*DATASET EXTRACT:*
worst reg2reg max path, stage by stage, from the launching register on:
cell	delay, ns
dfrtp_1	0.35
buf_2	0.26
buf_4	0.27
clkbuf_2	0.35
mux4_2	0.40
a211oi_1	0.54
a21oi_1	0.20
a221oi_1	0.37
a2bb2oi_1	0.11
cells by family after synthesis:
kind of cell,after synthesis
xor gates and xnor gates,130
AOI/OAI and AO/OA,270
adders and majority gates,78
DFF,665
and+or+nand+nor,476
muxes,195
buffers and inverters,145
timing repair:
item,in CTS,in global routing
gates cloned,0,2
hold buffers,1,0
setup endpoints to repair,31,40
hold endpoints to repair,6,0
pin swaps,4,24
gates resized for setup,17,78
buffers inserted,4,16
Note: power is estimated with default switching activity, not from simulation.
===== config.mk =====
export PLATFORM = sky130hd
export DESIGN_NAME = aalu_core
export DESIGN_NICKNAME = d
export VERILOG_FILES = /design/src/rtl/aalu_pkg.sv /design/src/rtl/aalu_add8.sv /design/src/rtl/aalu_core.sv
export SDC_FILE = /design/constraint.sdc
export NUM_CORES = 1
export LEC_CHECK = 0
export BUFFER_PORTS_ARGS = -buffer_cell sky130_fd_sc_hd__buf_2
export CAP_MARGIN = 15
export CORE_MARGIN = 3
export CORE_UTILIZATION = 60
export DETAILED_ROUTE_END_ITERATION = 6
export GPL_TIMING_DRIVEN = 0
export PLACE_DENSITY = 0.86
export SKIP_LAST_GASP = 1
export SLEW_MARGIN = 30
export SYNTH_ARGS = -nofsm -noshare
export SYNTH_HDL_FRONTEND = slang
export SYNTH_HIERARCHICAL = 1
export SYNTH_SLANG_ARGS = --single-unit

===== constraint.sdc =====
create_clock -name clk_sys -period 3.21 [get_ports clk_sys]
set_clock_uncertainty 0.15 [all_clocks]
set_input_delay 0 -clock clk_sys [delete_from_list [all_inputs] [get_ports clk_sys]]
set_output_delay 0 -clock clk_sys [all_outputs]
set_load 0.02 [all_outputs]
$ cat src/byte_stream_if.sv
// Valid/ready byte stream between the packer and its buffer
interface byte_stream_if #(parameter int WIDTH = drive_io_pkg::STREAM_W);
  logic [WIDTH-1:0] data;
  logic             valid;
  logic             ready;
  modport source (output data, output valid, input ready);
  modport sink   (input data, input valid, output ready);
endinterface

*EXERCISE INSTRUCTIONS:*
How many of the lines above contain "endpoints"? Give the number by itself.

*SOLUTION:*
2